** Opening Records shown block **

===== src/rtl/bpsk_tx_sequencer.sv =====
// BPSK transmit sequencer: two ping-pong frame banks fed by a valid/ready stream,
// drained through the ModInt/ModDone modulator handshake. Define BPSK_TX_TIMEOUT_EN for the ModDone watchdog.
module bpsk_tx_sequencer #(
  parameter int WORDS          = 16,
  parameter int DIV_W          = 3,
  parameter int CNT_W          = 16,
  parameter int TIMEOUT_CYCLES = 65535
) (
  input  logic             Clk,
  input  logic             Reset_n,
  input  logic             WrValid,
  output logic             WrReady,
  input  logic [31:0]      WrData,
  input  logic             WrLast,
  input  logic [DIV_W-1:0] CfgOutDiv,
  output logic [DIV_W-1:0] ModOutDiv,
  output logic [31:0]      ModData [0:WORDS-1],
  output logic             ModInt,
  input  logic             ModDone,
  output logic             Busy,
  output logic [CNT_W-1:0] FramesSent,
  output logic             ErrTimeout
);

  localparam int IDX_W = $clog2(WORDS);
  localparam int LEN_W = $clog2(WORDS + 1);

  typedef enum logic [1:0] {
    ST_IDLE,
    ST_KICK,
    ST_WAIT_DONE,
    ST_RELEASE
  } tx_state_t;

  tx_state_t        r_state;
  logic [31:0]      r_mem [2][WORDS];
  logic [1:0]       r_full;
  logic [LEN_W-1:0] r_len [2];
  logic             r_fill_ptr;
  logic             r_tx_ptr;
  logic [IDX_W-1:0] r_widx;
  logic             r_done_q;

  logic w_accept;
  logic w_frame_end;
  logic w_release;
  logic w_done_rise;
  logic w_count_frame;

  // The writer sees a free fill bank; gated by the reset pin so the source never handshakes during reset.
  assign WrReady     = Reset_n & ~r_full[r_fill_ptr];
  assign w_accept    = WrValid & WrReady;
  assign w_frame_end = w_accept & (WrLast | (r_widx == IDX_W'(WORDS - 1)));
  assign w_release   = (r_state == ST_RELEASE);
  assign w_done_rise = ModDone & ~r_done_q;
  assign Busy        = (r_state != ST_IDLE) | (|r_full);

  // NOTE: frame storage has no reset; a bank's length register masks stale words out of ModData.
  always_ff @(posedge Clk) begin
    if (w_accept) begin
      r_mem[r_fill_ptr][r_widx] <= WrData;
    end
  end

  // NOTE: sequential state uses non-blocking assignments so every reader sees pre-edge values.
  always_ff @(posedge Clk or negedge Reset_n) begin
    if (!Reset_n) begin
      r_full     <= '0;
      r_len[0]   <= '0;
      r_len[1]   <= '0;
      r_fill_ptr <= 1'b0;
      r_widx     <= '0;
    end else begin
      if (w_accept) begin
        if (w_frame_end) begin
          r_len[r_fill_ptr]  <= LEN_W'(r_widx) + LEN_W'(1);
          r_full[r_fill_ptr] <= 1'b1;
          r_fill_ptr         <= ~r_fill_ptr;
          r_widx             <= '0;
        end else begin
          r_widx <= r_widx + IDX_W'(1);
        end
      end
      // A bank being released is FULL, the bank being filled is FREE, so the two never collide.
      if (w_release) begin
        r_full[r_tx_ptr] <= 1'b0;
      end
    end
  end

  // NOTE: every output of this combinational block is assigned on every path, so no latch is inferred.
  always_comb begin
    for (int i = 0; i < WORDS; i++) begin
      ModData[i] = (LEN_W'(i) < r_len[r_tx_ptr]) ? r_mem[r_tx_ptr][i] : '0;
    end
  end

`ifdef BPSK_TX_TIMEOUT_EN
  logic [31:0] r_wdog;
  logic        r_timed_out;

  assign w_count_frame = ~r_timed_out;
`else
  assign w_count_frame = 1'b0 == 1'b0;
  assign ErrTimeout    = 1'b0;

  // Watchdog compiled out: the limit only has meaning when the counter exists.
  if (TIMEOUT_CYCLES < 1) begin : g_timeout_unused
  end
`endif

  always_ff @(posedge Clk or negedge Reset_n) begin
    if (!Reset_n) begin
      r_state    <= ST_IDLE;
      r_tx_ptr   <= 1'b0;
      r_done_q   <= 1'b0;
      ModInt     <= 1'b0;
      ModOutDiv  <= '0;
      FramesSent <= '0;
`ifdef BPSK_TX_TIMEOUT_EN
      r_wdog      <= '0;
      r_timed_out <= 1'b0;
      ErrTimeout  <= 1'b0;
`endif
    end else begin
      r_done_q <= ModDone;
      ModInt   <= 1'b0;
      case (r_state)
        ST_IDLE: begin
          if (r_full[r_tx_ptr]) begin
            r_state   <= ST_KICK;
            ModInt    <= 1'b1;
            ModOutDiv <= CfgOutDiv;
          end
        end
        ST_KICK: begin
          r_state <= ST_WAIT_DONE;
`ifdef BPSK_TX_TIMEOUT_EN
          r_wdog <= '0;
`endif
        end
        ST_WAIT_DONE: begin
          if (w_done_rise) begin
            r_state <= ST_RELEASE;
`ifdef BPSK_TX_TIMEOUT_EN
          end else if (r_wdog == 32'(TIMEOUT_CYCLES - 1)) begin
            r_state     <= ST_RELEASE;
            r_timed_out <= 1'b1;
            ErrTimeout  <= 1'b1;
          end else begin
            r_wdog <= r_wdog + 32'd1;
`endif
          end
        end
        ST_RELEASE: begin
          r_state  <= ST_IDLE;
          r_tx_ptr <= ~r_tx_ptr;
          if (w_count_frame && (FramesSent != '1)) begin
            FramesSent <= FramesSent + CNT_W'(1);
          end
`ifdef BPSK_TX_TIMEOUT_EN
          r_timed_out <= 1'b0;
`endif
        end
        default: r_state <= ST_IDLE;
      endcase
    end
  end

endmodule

** Closing Records shown block **

Copy each line from the entries above that has the word "else" in it.

    end else begin
        end else begin
`else
    end else begin
          end else if (r_wdog == 32'(TIMEOUT_CYCLES - 1)) begin
          end else begin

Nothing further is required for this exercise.